Es previsible, y hasta se estudia en los colegios: los ríos se salen de madre cuando llueve mucho, y por aquí es normal que de vez en cuando llueva de verdad. Llueve, sube el caudal de ríos y arroyos, el río principal no alcanza a contener todas las aguas que recibe, y los valles se inundan con regularidad inexorable. Pero las catástrofes naturales son también obra de los seres humanos, y en la zona se ha colaborado mucho con la naturaleza arisca. Se construyen urbanizaciones en terrenos que se inundarán. Y, donde más riesgo hay, peor se construye, de acuerdo con lo tradicionalmente barato o pobre: las peores casas están en los peores sitios, fabricadas con los peores materiales. La feliz, próspera y desastrosa economía de la zona se ha fundamentado en lo más fácil, en lo que exigía menos imaginación y menos paciencia: la construcción destructiva y compulsiva, dinero rápido que es ahora dinero mojado.
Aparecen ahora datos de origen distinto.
**config.mk**
```make
export PLATFORM = sky130hd
export DESIGN_NAME = ppu_delay_pipe
export DESIGN_NICKNAME = d
export VERILOG_FILES = /design/src/rtl/ppu_delay_pipe_pkg.sv /design/src/rtl/ppu_delay_pipe_stage.sv /design/src/rtl/ppu_delay_pipe.sv
export SDC_FILE = /design/constraint.sdc
export NUM_CORES = 1
export LEC_CHECK = 0
export ABC_CLOCK_PERIOD_IN_PS = 800
export CORE_MARGIN = 2
export CORE_UTILIZATION = 32
export CTS_BUF_LIST = sky130_fd_sc_hd__clkbuf_8
export CTS_CLUSTER_DIAMETER = 80
export CTS_CLUSTER_SIZE = 12
export DETAILED_ROUTE_END_ITERATION = 8
export PLACE_DENSITY = 0.91
export SKIP_CTS_REPAIR_TIMING = 1
export SYNTH_ARGS = -nofsm -noshare
export SYNTH_HDL_FRONTEND = slang
export SYNTH_SLANG_ARGS = --single-unit
```
**constraint.sdc**
```tcl
create_clock -name clk_i -period 0.8 [get_ports clk_i]
set_input_delay 0.16 -clock clk_i [delete_from_list [all_inputs] [get_ports clk_i]]
set_output_delay 0.16 -clock clk_i [all_outputs]
set_load 0.01 [all_outputs]
```
**src/rtl/ppu_delay_pipe_pkg.sv**
```systemverilog
// Local definitions for the PPU retiming delay line: depth limits and the
// structural mode chosen from the configured depth.
package ppu_delay_pipe_pkg;

  // Deepest delay line a caller may request.
  localparam int unsigned MAX_PIPE_DEPTH = 64;

  // A zero-depth line is a plain wire; anything deeper is a register chain.
  typedef enum logic {
    PIPE_WIRE = 1'b0,
    PIPE_REG  = 1'b1
  } pipe_mode_e;

  // Map a requested depth onto the structure that implements it.
  function automatic pipe_mode_e pipe_mode(input int unsigned depth);
    return (depth == 0) ? PIPE_WIRE : PIPE_REG;
  endfunction

  // True when the depth lies in the supported range.
  function automatic bit depth_legal(input int unsigned depth);
    return depth <= MAX_PIPE_DEPTH;
  endfunction

endpackage

```
**src/rtl/ppu_delay_pipe_stage.sv**
```systemverilog
// One stage of the delay line: a DATA_WIDTH register cleared to zero
// asynchronously while the active-low reset is held.
module ppu_delay_stage #(
  parameter int DATA_WIDTH = 32
) (
  input  logic                  clk_i,
  input  logic                  rst_i,
  input  logic [DATA_WIDTH-1:0] d_i,
  output logic [DATA_WIDTH-1:0] q_o
);

  logic [DATA_WIDTH-1:0] data_d;
  logic [DATA_WIDTH-1:0] data_q;

  // Next state is simply the upstream word; the stage never holds.
  always_comb begin
    data_d = d_i;
  end

  // Capture every rising edge; clear immediately when reset falls.
  always_ff @(posedge clk_i or negedge rst_i) begin
    if (!rst_i) begin
      data_q <= '0;
    end else begin
      data_q <= data_d;
    end
  end

  assign q_o = data_q;

endmodule

```
**src/rtl/ppu_delay_pipe.sv**
```systemverilog
// Register delay line of PIPE_DEPTH stages used to retime the bundled PPU
// inputs and outputs. The word is opaque; embedded valid bits are delayed
// exactly like their payload and read zero after reset.
module ppu_delay_pipe
  import ppu_delay_pipe_pkg::*;
#(
  parameter int PIPE_DEPTH = 1,
  parameter int DATA_WIDTH = 32
) (
  input  logic                  clk_i,
  input  logic                  rst_i,
  input  logic [DATA_WIDTH-1:0] data_in,
  output logic [DATA_WIDTH-1:0] data_out
);

  localparam pipe_mode_e MODE = pipe_mode(PIPE_DEPTH);
  localparam bit         LEGAL = depth_legal(PIPE_DEPTH);

  // Out-of-range depths are a caller error; flag them in simulation.
  initial_check : assert property (@(posedge clk_i) LEGAL && (DATA_WIDTH >= 1));

  generate
    if (MODE == PIPE_WIRE) begin : g_wire
      // Zero depth: straight combinational path, clock and reset unused.
      assign data_out = data_in;
    end else begin : g_regs
      // chain[0] is the incoming word, chain[k] the output of stage k.
      logic [DATA_WIDTH-1:0] chain [0:PIPE_DEPTH];

      assign chain[0] = data_in;

      for (genvar g = 0; g < PIPE_DEPTH; g++) begin : g_stage
        ppu_delay_stage #(
          .DATA_WIDTH (DATA_WIDTH)
        ) u_stage (
          .clk_i (clk_i),
          .rst_i (rst_i),
          .d_i   (chain[g]),
          .q_o   (chain[g+1])
        );
      end

      assign data_out = chain[PIPE_DEPTH];
    end
  endgenerate

endmodule

```
==> flow_summary.yaml <==
floorplanning:
  die_area_um2: 2919
  die_y_um: 54.03
  fp-row-count: 18
  initial_core_util_pct: 32.92
  core_area_um2: 2432
  io_pins: 66
  die_x_um: 54.03
synthesis:
  synth.most_common_cell: "dfrtp_1"
  ys_seq_area_share_pct: 100.0
  synth_edf_count: 0
  synth_top_area_share_pct: 100.0
  syn_nets: 66
  async_reset_ff_share_pct: 100.0
  synth_top_area_cell: "dfrtp_1"
  synth.distinct_cells: 1
  synth_common_cells: "dfrtp_1 (32)"
  synth-seq-cells: 32
  syn_avg_cell_area_um2: 25.02
  syn_inst: 32
  yosysWarningCount: 0
  yosys-top-cells-area: "dfrtp_1 (100%)"
  syn_area_um2: 800.8
  ys.flop_type: "dfrtp_1"
route:
  drc: 0
  drtIter0Drc: 4
  dr.pass1.iters: 2
  routed_wl_mm: 1.800
  ant_nets: 0
  wl_per_cell_um: 13.33
  vias: 555
  vias_per_cell: 4.111
critical_path:
  startpoint_type: "register"
  critPathMaxFanout: 1
  cp.required_ps: 640
  crit_cells: 1
  crit_family: "flip-flops"
  crit_path_top_delay_cell: "dfrtp_1"
  crit_chain: "clkbuf_2"
  crit_buf_inv: 1
  worstPathArrival_ps: 770
  max_stage_delay_ps: 370
  cp-end-kind: "output pin"
  crit_type: "register to output pin"
global_route:
  grt_max_degree: 33
  grtUsageTotal_pct: 13.27
  antenna_found_initial: 0
  grt_pass1_vias: 560
  overflow: 0
  grt_pass1_wl_mm: 2.484
cells_and_area:
  drive_above_1_share_pct: 38.10
  fill_cells: 226
  diodes: 0
  area_growth_pct: 80.47
  finalNetCount: 139
  multi_input_cells: 0
  multi_input_area_um2: 0
  largest_reg_flops: 32
clock_tree:
  clk_pin_slew_worst_paths_ps: 60
  cts_buffers: 5
  cts_max_level: 2
  root_buffer: "clkbuf_8"
  clock_sinks: 32
  cts_max_path_buffers: 2
  tritoncts: "built"
status:
  outcome: "finished with violations"
  violations: "setup timing"
power_and_ir_drop:
  power.total_mw: 3.311
  irDropWorstVdd_v: 0.001510
  p_leak_nw: 0.6944
  powerDensity_nw_per_um2: 2291
timing:
  max_slew.worst_pin.slew_ps: 166.7
  fmax_ghz: 1.076
  period_share_pct: 116.2
  slew_viol_final: 0
  setup_tns_ps: -3522
  relSlewSlack_pct: 88.89
  setup_viol: 32
  grt_setup_unrepaired: "yes"
  worst_slack_ps: -129.3
  hold_viol_final: 0
  final.min_clock_period_ps: 929.3
run:
  max-cap-violations: 0
placed_design:
  globalplace.congestion: 0.6347
  portBuffers: 65
  dp_hpwl_mm: 1.389
min_path:
  hp-class: "primary input to async pin"
-- kinds of logic (layout without fill, tap and decap cells) --
kind of cell           after synthesis  in the layout  synth area share [%]
buffers and inverters                0             73                     0
DFF                                 32             32                 100.0
-- final cells by class --
cell class,instances,area [um^2],share of cell area (%)
Clock buffer,7,96.34,6.667
Sequential cell,32,800.8,55.41
Tap cell,30,37.54,2.597
Timing Repair Buffer,66,510.5,35.32
-- power by group --
group          leakage [nW]  internal, mW  switching, mW
clock network        0.0503         0.764          0.496
registers             0.373          1.70         0.0215
logic                 0.271         0.203          0.126
-- placed cells by master, fill, tap and decap left out --
| master | instances |
|---|---|
| buf_12 | 1 |
| clkbuf_2 | 31 |
| dfrtp_1 | 32 |
| buf_2 | 1 |
| clkbuf_8 | 7 |
| clkdlybuf4s50_1 | 33 |
-- layer usage --
metal,GRT usage [%],share of wire (%),routed length [um],up-vias
li1,-,-,-,240
met1,10.79,31,552,276
met2,22.36,56,1001,37
met3,11.11,13,235,2
met4,6.250,0.56,10,0
met5,0,0,0,-
-- per-stage QoR --
| stage | instance area, um^2 | worst slack (ps) | hold slack [ps] | util (%) | std cells |
|---|---|---|---|---|---|
| 2_1_floorplan | 800.8 | 264.4 | -135.6 | - | 32 |
| 3_3_place_gp | 1509 | -195.2 | 541.9 | 62.04 | 128 |
| 3_5_place_dp | 1509 | -221.6 | 546.9 | 62.04 | 128 |
| 4_1_cts | 1605 | -523.0 | 254.9 | 66.00 | 135 |
| 5_1_grt | 1445 | -164.8 | 247.4 | 59.41 | 135 |
| 6_report | 1445 | -129.3 | 256.9 | 59.41 | 135 |
-- how the worst max path moves through the flow --
stage                         endpoint                               from  slack, ps
after global placement    data_out[22]  g_regs.g_stage[0].u_stage.q_o[22]       -200
after CTS                 data_out[14]  g_regs.g_stage[0].u_stage.q_o[14]       -520
after floorplan            data_out[0]   g_regs.g_stage[0].u_stage.q_o[0]        260
after global routing       data_out[8]   g_regs.g_stage[0].u_stage.q_o[8]       -160
after detailed placement  data_out[10]  g_regs.g_stage[0].u_stage.q_o[10]       -220
final                     data_out[14]  g_regs.g_stage[0].u_stage.q_o[14]       -130
No activity file was read; power rests on OpenSTA's default activity.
Es el momento de que algún promotor valiente lance una nueva rama de la industria constructora: el levantamiento de búnkeres contra las inundaciones, como los que existen en el Golfo de Bengala.

El pasado sin alcantarillas era inestable, precario. Pero se inunda la Andalucía nueva, la casi recién construida, la construida hoy mismo. El presente sigue siendo precario, de malos cimientos, entre la sequía y la tormenta. Y las alcantarillas siguen siendo malas: en cuanto llueve hay atascos en los desagües, malos olores.